After so many times I picked myself up, dusted myself off, and put the boxing gloves back on here in public only to fall flat on my face again, I’m reluctant to discuss it over-much. I’ll probably be fat the rest of my life. I’m not going to record the minutiae of my efforts here with regards to food and weight. Not unless there’s some philosophical angle I’m thinking about. I just thought I owed it to long time readers and friends to report that there really was something working against me all those years that was out of my control and if I do stay fat now, it’s definitely my own doing, and I can live with that.
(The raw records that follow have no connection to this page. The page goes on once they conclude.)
--- config.mk ---
export PLATFORM = sky130hd
export DESIGN_NAME = rxsps_scheduler
export DESIGN_NICKNAME = d
export VERILOG_FILES = /design/src/rxsps_scheduler.v
export VERILOG_INCLUDE_DIRS = /design/src
export SDC_FILE = /design/constraint.sdc
export NUM_CORES = 1
export LEC_CHECK = 0
export BUFFER_PORTS_ARGS = -buffer_cell sky130_fd_sc_hd__buf_2
export CAP_MARGIN = 20
export CORE_ASPECT_RATIO = 2
export CORE_MARGIN = 10
export CORE_UTILIZATION = 56
export DETAILED_ROUTE_END_ITERATION = 7
export PLACE_DENSITY_LB_ADDON = 0.15
export SLEW_MARGIN = 10
export SYNTH_ARGS = -nofsm -noshare
export SYNTH_HDL_FRONTEND = slang
export SYNTH_SLANG_ARGS = --single-unit
export TNS_END_PERCENT = 100
--- constraint.sdc ---
create_clock -name mclk -period 2.7 [get_ports mclk]
set_input_delay 0.135 -clock mclk [delete_from_list [all_inputs] [get_ports mclk]]
set_output_delay 0.135 -clock mclk [all_outputs]
set_load 0.01 [all_outputs]
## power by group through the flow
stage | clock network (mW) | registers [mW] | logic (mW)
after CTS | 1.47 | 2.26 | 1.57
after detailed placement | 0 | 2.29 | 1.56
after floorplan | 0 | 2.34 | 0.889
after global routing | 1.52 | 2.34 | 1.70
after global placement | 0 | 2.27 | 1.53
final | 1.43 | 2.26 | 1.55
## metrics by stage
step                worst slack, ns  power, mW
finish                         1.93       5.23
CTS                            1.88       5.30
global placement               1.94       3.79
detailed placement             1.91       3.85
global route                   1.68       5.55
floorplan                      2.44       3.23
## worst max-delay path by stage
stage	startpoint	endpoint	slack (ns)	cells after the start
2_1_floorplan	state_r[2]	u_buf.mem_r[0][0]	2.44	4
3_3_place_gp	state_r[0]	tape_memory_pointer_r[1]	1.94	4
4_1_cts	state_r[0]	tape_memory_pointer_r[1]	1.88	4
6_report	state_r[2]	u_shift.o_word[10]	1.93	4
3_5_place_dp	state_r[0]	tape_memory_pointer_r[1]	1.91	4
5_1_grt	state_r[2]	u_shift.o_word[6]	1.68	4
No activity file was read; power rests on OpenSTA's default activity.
`src/core/phy_ctrl_pkg.sv`:
```
// Package for the PHY control word: register map, field positions, reset values.
// Assumes a 32-bit Avalon-MM register bus with byte addresses.
package phy_ctrl_pkg;
  localparam logic [7:0]  PHY_CONTROL_ADDR = 8'h40;
  localparam logic [7:0]  IRQ_STATUS_ADDR  = 8'h44;
  localparam logic [7:0]  IRQ_ENABLE_ADDR  = 8'h48;
  localparam logic [7:0]  IRQ_CLEAR_ADDR   = 8'h4C;
  localparam logic [7:0]  LINE_STATE_ADDR  = 8'h50;
  localparam logic [7:0]  SUSPEND_ADDR     = 8'h54;
  localparam int          PD_DIS_BIT       = 18;
  localparam int          RST_CAUSE_BIT    = 13;
  localparam int          RES_CAUSE_BIT    = 12;
  localparam int          FILT_LSB         = 8;
  localparam int          FILT_W           = 4;
  localparam int          SUSP_EN_BIT      = 7;
  localparam int          CONF_LSB         = 4;
  localparam int          CONF_W           = 3;
  localparam logic [31:0] PHY_CONTROL_RST  = 32'h0000_0000;
  localparam logic [31:0] PHY_CONTROL_WMASK = 32'h0004_3FF0;
  localparam int          IRQ_W            = 3;
  localparam int          IRQ_RST_CAUSE    = 0;
  localparam int          IRQ_RES_CAUSE    = 1;
  localparam int          IRQ_LINE_CHG     = 2;
  localparam logic [1:0]  LS_SE0           = 2'h0;
  localparam logic [1:0]  LS_J             = 2'h1;
  localparam logic [1:0]  LS_K             = 2'h2;
  localparam int          CNT_W            = 16;
endpackage

```
`src/core/line_filter.sv`:
```
// Line-state filter: passes a raw state only after it is stable for 2**shift clocks.
// Assumes the raw line state is already synchronised to core_clk.
`timescale 1ns/1ns
module line_filter #(
  parameter int CNT_W = phy_ctrl_pkg::CNT_W
) (
  input  wire logic       core_clk,
  input  wire logic       rstn,
  input  wire logic [1:0] raw_state,
  input  wire logic [3:0] shift,
  output logic      [1:0] filt_state,
  output logic            filt_change
);
  logic [1:0]       cand_ff;
  logic [1:0]       filt_ff;
  logic [CNT_W:0]   cnt_ff;
  logic             chg_ff;
  logic [1:0]       nxt_cand;
  logic [1:0]       nxt_filt;
  logic [CNT_W:0]   nxt_cnt;
  logic             nxt_chg;
  logic [CNT_W:0]   target;

  always_comb begin
    target   = (CNT_W + 1)'(1) << shift;
    nxt_cand = raw_state;
    nxt_filt = filt_ff;
    nxt_cnt  = cnt_ff;
    nxt_chg  = 1'b0;
    if (raw_state != cand_ff) begin
      nxt_cnt = '0;
    end else if (cand_ff != filt_ff) begin
      if (cnt_ff + (CNT_W + 1)'(1) >= target) begin
        nxt_filt = cand_ff;
        nxt_chg  = 1'b1;
        nxt_cnt  = '0;
      end else begin
        nxt_cnt = cnt_ff + (CNT_W + 1)'(1);
      end
    end else begin
      nxt_cnt = '0;
    end
  end

  always_ff @(posedge core_clk or negedge rstn) begin
    if (!rstn) begin
      // Reset to the idle J level of the synchroniser, so no false change follows reset.
      cand_ff <= phy_ctrl_pkg::LS_J;
      filt_ff <= phy_ctrl_pkg::LS_J;
      cnt_ff  <= '0;
      chg_ff  <= 1'b0;
    end else begin
      cand_ff <= nxt_cand;
      filt_ff <= nxt_filt;
      cnt_ff  <= nxt_cnt;
      chg_ff  <= nxt_chg;
    end
  end

  assign filt_state  = filt_ff;
  assign filt_change = chg_ff;
endmodule

```
`src/core/usb_phy_control_resume.sv`:
```
// PHY control word, line-state filter and automatic resume cause capture.
// Assumes an Avalon-MM master on core_clk and asynchronous PHY line-state pins.
//
// Register access over Avalon-MM was left to the implementer.
`timescale 1ns/1ns
module usb_phy_control_resume (
  input  wire logic        core_clk,
  input  wire logic        rstn,
  input  wire logic [7:0]  avs_address,
  input  wire logic        avs_read,
  input  wire logic        avs_write,
  input  wire logic [31:0] avs_writedata,
  input  wire logic [3:0]  avs_byteenable,
  output logic      [31:0] avs_readdata,
  output logic             avs_waitrequest,
  input  wire logic [1:0]  phy_line_state,
  input  wire logic        phy_suspended,
  output logic             wide_port_a_pd_en,
  output logic             wide_port_b_pd_en,
  output logic      [2:0]  phy_strap_inputs,
  output logic             auto_resume,
  output logic             irq
);
  typedef enum logic [1:0] {
    BUS_IDLE = 2'b00,
    BUS_ACK  = 2'b01
  } bus_state_t;

  bus_state_t  bus_ff;
  bus_state_t  nxt_bus;
  logic [31:0] rdata_ff;
  logic [31:0] nxt_rdata;
  logic [31:0] ctrl_ff;
  logic [31:0] nxt_ctrl;
  logic [2:0]  sts_ff;
  logic [2:0]  nxt_sts;
  logic [2:0]  ien_ff;
  logic [2:0]  nxt_ien;
  logic        irq_ff;
  logic        nxt_irq;
  logic        pd_ff;
  logic        nxt_pd;
  logic        wait_ff;
  logic        nxt_wait;
  logic [2:0]  strap_ff;
  logic [2:0]  nxt_strap;
  logic        resume_ff;
  logic        nxt_resume;
  logic        susp_ff;
  logic        nxt_susp;
  logic [1:0]  ls_meta_ff;
  logic [1:0]  ls_sync_ff;
  logic        sp_meta_ff;
  logic        sp_sync_ff;
  logic [1:0]  filt_state;
  logic        filt_change;
  logic        wr_hit;
  logic        rd_hit;
  logic        resume_se0;
  logic        resume_k;

  line_filter #(
    .CNT_W (phy_ctrl_pkg::CNT_W)
  ) u_filter (
    .core_clk    (core_clk),
    .rstn        (rstn),
    .raw_state   (ls_sync_ff),
    .shift       (ctrl_ff[phy_ctrl_pkg::FILT_LSB +: phy_ctrl_pkg::FILT_W]),
    .filt_state  (filt_state),
    .filt_change (filt_change)
  );

  function automatic logic [31:0] merge_bytes(input logic [31:0] old_v,
                                              input logic [31:0] new_v,
                                              input logic [3:0]  be);
    logic [31:0] res;
    res = old_v;
    for (int i = 0; i < 4; i++) begin
      if (be[i]) begin
        res[i*8 +: 8] = new_v[i*8 +: 8];
      end
    end
    return res;
  endfunction

  // Pins from the PHY pass two flops before any use.
  always_ff @(posedge core_clk or negedge rstn) begin
    if (!rstn) begin
      ls_meta_ff <= phy_ctrl_pkg::LS_J;
      ls_sync_ff <= phy_ctrl_pkg::LS_J;
      sp_meta_ff <= 1'b0;
      sp_sync_ff <= 1'b0;
    end else begin
      ls_meta_ff <= phy_line_state;
      ls_sync_ff <= ls_meta_ff;
      sp_meta_ff <= phy_suspended;
      sp_sync_ff <= sp_meta_ff;
    end
  end

  // One wait state keeps read data registered; the answer comes one edge after the request.
  always_comb begin
    nxt_bus   = bus_ff;
    nxt_rdata = rdata_ff;
    wr_hit    = 1'b0;
    rd_hit    = 1'b0;
    case (bus_ff)
      BUS_IDLE: begin
        if (avs_read || avs_write) begin
          nxt_bus = BUS_ACK;
          rd_hit  = avs_read;
        end
      end
      BUS_ACK: begin
        nxt_bus = BUS_IDLE;
        wr_hit  = avs_write;
      end
      default: begin
        nxt_bus = BUS_IDLE;
      end
    endcase
    // Waitrequest is registered so the port comes straight from a flop.
    nxt_wait = (nxt_bus == BUS_IDLE);
    if (rd_hit) begin
      if (avs_address == phy_ctrl_pkg::PHY_CONTROL_ADDR) begin
        nxt_rdata = ctrl_ff;
      end else if (avs_address == phy_ctrl_pkg::IRQ_STATUS_ADDR) begin
        nxt_rdata = {29'h0000_0000, sts_ff};
      end else if (avs_address == phy_ctrl_pkg::IRQ_ENABLE_ADDR) begin
        nxt_rdata = {29'h0000_0000, ien_ff};
      end else if (avs_address == phy_ctrl_pkg::LINE_STATE_ADDR) begin
        nxt_rdata = {28'h000_0000, ls_sync_ff, filt_state};
      end else if (avs_address == phy_ctrl_pkg::SUSPEND_ADDR) begin
        nxt_rdata = {30'h0000_0000, resume_ff, susp_ff};
      end else begin
        nxt_rdata = 32'h0000_0000;
      end
    end
  end

  always_ff @(posedge core_clk or negedge rstn) begin
    if (!rstn) begin
      bus_ff   <= BUS_IDLE;
      rdata_ff <= 32'h0000_0000;
      wait_ff  <= 1'b1;
    end else begin
      bus_ff   <= nxt_bus;
      rdata_ff <= nxt_rdata;
      wait_ff  <= nxt_wait;
    end
  end

  always_comb begin
    nxt_ctrl   = ctrl_ff;
    nxt_sts    = sts_ff;
    nxt_ien    = ien_ff;
    nxt_susp   = sp_sync_ff;
    nxt_resume = 1'b0;
    resume_se0 = 1'b0;
    resume_k   = 1'b0;
    if (ctrl_ff[phy_ctrl_pkg::SUSP_EN_BIT] && susp_ff && filt_change) begin
      resume_se0 = (filt_state == phy_ctrl_pkg::LS_SE0);
      resume_k   = (filt_state == phy_ctrl_pkg::LS_K);
      nxt_resume = resume_se0 || resume_k;
    end
    if (wr_hit) begin
      if (avs_address == phy_ctrl_pkg::PHY_CONTROL_ADDR) begin
        nxt_ctrl = merge_bytes(ctrl_ff, avs_writedata, avs_byteenable)
                   & phy_ctrl_pkg::PHY_CONTROL_WMASK;
      end else if (avs_address == phy_ctrl_pkg::IRQ_ENABLE_ADDR) begin
        nxt_ien = avs_writedata[phy_ctrl_pkg::IRQ_W-1:0];
      end else if (avs_address == phy_ctrl_pkg::IRQ_CLEAR_ADDR) begin
        nxt_sts = sts_ff & ~avs_writedata[phy_ctrl_pkg::IRQ_W-1:0];
      end
    end
    // Hardware sets land after software writes, so an event in a clear cycle is kept.
    // Capture SE0 cause.
    if (resume_se0) begin
      nxt_ctrl[phy_ctrl_pkg::RST_CAUSE_BIT] = 1'b1;
      nxt_sts[phy_ctrl_pkg::IRQ_RST_CAUSE]  = 1'b1;
    end
    if (resume_k) begin
      nxt_ctrl[phy_ctrl_pkg::RES_CAUSE_BIT] = 1'b1;
      nxt_sts[phy_ctrl_pkg::IRQ_RES_CAUSE]  = 1'b1;
    end
    if (filt_change) begin
      nxt_sts[phy_ctrl_pkg::IRQ_LINE_CHG] = 1'b1;
    end
    nxt_irq   = |(nxt_sts & nxt_ien);
    nxt_pd    = ~nxt_ctrl[phy_ctrl_pkg::PD_DIS_BIT];
    nxt_strap = nxt_ctrl[phy_ctrl_pkg::CONF_LSB +: phy_ctrl_pkg::CONF_W];
  end

  always_ff @(posedge core_clk or negedge rstn) begin
    if (!rstn) begin
      ctrl_ff   <= phy_ctrl_pkg::PHY_CONTROL_RST;
      sts_ff    <= '0;
      ien_ff    <= '0;
      irq_ff    <= 1'b0;
      pd_ff     <= 1'b1;
      strap_ff  <= 3'h0;
      resume_ff <= 1'b0;
      susp_ff   <= 1'b0;
    end else begin
      ctrl_ff   <= nxt_ctrl;
      sts_ff    <= nxt_sts;
      ien_ff    <= nxt_ien;
      irq_ff    <= nxt_irq;
      pd_ff     <= nxt_pd;
      strap_ff  <= nxt_strap;
      resume_ff <= nxt_resume;
      susp_ff   <= nxt_susp;
    end
  end

  assign avs_readdata      = rdata_ff;
  assign avs_waitrequest   = wait_ff;
  assign wide_port_a_pd_en = pd_ff;
  assign wide_port_b_pd_en = pd_ff;
  assign phy_strap_inputs  = strap_ff;
  assign auto_resume       = resume_ff;
  assign irq               = irq_ff;
endmodule

```
## config.mk

```make
export PLATFORM = sky130hd
export DESIGN_NAME = dpsf_ctrl
export DESIGN_NICKNAME = d
export VERILOG_FILES = /design/src/dpsf_pkg.sv /design/src/dpsf_timer.sv /design/src/dpsf_ctrl.sv
export VERILOG_INCLUDE_DIRS = /design/src
export SDC_FILE = /design/constraint.sdc
export NUM_CORES = 1
export LEC_CHECK = 0
export ABC_CLOCK_PERIOD_IN_PS = 4500
export CAP_MARGIN = 20
export CORE_UTILIZATION = 35
export DETAILED_ROUTE_END_ITERATION = 10
export DONT_BUFFER_PORTS = 1
export SYNTH_ARGS = -nofsm -noshare
export SYNTH_HDL_FRONTEND = slang
export SYNTH_SLANG_ARGS = --single-unit
```

## constraint.sdc

```tcl
create_clock -name ref_clk_i -period 4.5 [get_ports ref_clk_i]
set_input_delay 0.45 -clock ref_clk_i [delete_from_list [all_inputs] [get_ports ref_clk_i]]
set_output_delay 0.45 -clock ref_clk_i [all_outputs]
set_load 0.01 [all_outputs]
```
But all those times I complained, railed, cried, and pounded the walls in frustration and gave up and resumed poor habits because- why not?, that wasn’t because I was failing myself. I think I spend enough time taking responsibility for myself, for my life, for my mishaps, that it’s a relief, for once, to know that something WASN’T MY FAULT.
I’m amazingly sore today from practicing forms and walking distances. It’s good to be sore from physical efforts that my body craves. I love walking more than any other exercise. I walk fast, in case you don’t know that from the personal experience of walking with me.
I need a striped sun hat. The kind you can crush in your luggage and reconstitute.
I am really happy that the death penalty is now administered by lethal injection in most places. Not that I’m a big fan of capital punishment, in general. I am a fan of it in very very limited circumstances which I’m not going to explain right now. Electrocution is truly ghastly. Farm animals everywhere think we humans suck. Oh, for so much more than the electric fences. Our crimes are huge, but that one, that one is such an insult. I get it. I’m with the goats. I’ve always loved goats. I now think they may be smarter than humans.